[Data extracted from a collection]
□ □ □ □ □

===== src/sv/owsrch_pkg.sv =====
`timescale 1ns / 1ps
// ---------------------------------------------------------------------------
// owsrch_pkg
// Shared types and constants for the 1-Wire search ROM engine.
// ---------------------------------------------------------------------------
package owsrch_pkg;

  // ROM number width and width of the bit position counter
  localparam int RomWidth = 64;
  localparam int PosWidth = 7;

  // Input command codes
  typedef enum logic [1:0] {
    CMD_START   = 2'd0,
    CMD_BIT     = 2'd1,
    CMD_RESTART = 2'd2,
    CMD_FAMILY  = 2'd3
  } cmd_t;

  // Result status codes
  typedef enum logic [2:0] {
    ST_WRITE_DIR   = 3'd0,
    ST_FOUND       = 3'd1,
    ST_NOT_FOUND   = 3'd2,
    ST_STARTED     = 3'd3,
    ST_ACK         = 3'd4,
    ST_BIT_OUTSIDE = 3'd5
  } status_t;

  // Search state held between items
  typedef struct packed {
    logic [RomWidth-1:0] rom_bits;
    logic [PosWidth-1:0] last_discrepancy;
    logic                last_device_flag;
    logic [PosWidth-1:0] bit_position;
    logic [PosWidth-1:0] last_zero_position;
    logic                searching;
  } search_state_t;

endpackage


===== src/sv/owsrch_req_if.sv =====
`timescale 1ns / 1ps
// ---------------------------------------------------------------------------
// owsrch_req_if
// Request channel of the search engine: one command item per transfer.
// ---------------------------------------------------------------------------
interface owsrch_req_if;
  logic       valid;
  logic       ready;
  logic [1:0] cmd;
  logic       presence;
  logic       id_bit;
  logic       comp_bit;
  logic [7:0] family_byte;

  modport source (output valid, cmd, presence, id_bit, comp_bit, family_byte,
                  input ready);
  modport sink (input valid, cmd, presence, id_bit, comp_bit, family_byte,
                output ready);
endinterface


===== src/sv/owsrch_rsp_if.sv =====
`timescale 1ns / 1ps
// ---------------------------------------------------------------------------
// owsrch_rsp_if
// Response channel of the search engine: one result item per transfer.
// ---------------------------------------------------------------------------
interface owsrch_rsp_if;
  logic        valid;
  logic        ready;
  logic [2:0]  status;
  logic        direction;
  logic [63:0] rom_code;
  logic        last_device;

  modport source (output valid, status, direction, rom_code, last_device,
                  input ready);
  modport sink (input valid, status, direction, rom_code, last_device,
                output ready);
endinterface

□ □ □ □ □

### Work instructions
Could you write out, exactly as they stand, only the lines above that begin at the line with "typedef enum logic [2:0]" and stop after the line with "logic [PosWidth-1:0] last_discrepancy;"?

### Written solution
  typedef enum logic [2:0] {
    ST_WRITE_DIR   = 3'd0,
    ST_FOUND       = 3'd1,
    ST_NOT_FOUND   = 3'd2,
    ST_STARTED     = 3'd3,
    ST_ACK         = 3'd4,
    ST_BIT_OUTSIDE = 3'd5
  } status_t;

  // Search state held between items
  typedef struct packed {
    logic [RomWidth-1:0] rom_bits;
    logic [PosWidth-1:0] last_discrepancy;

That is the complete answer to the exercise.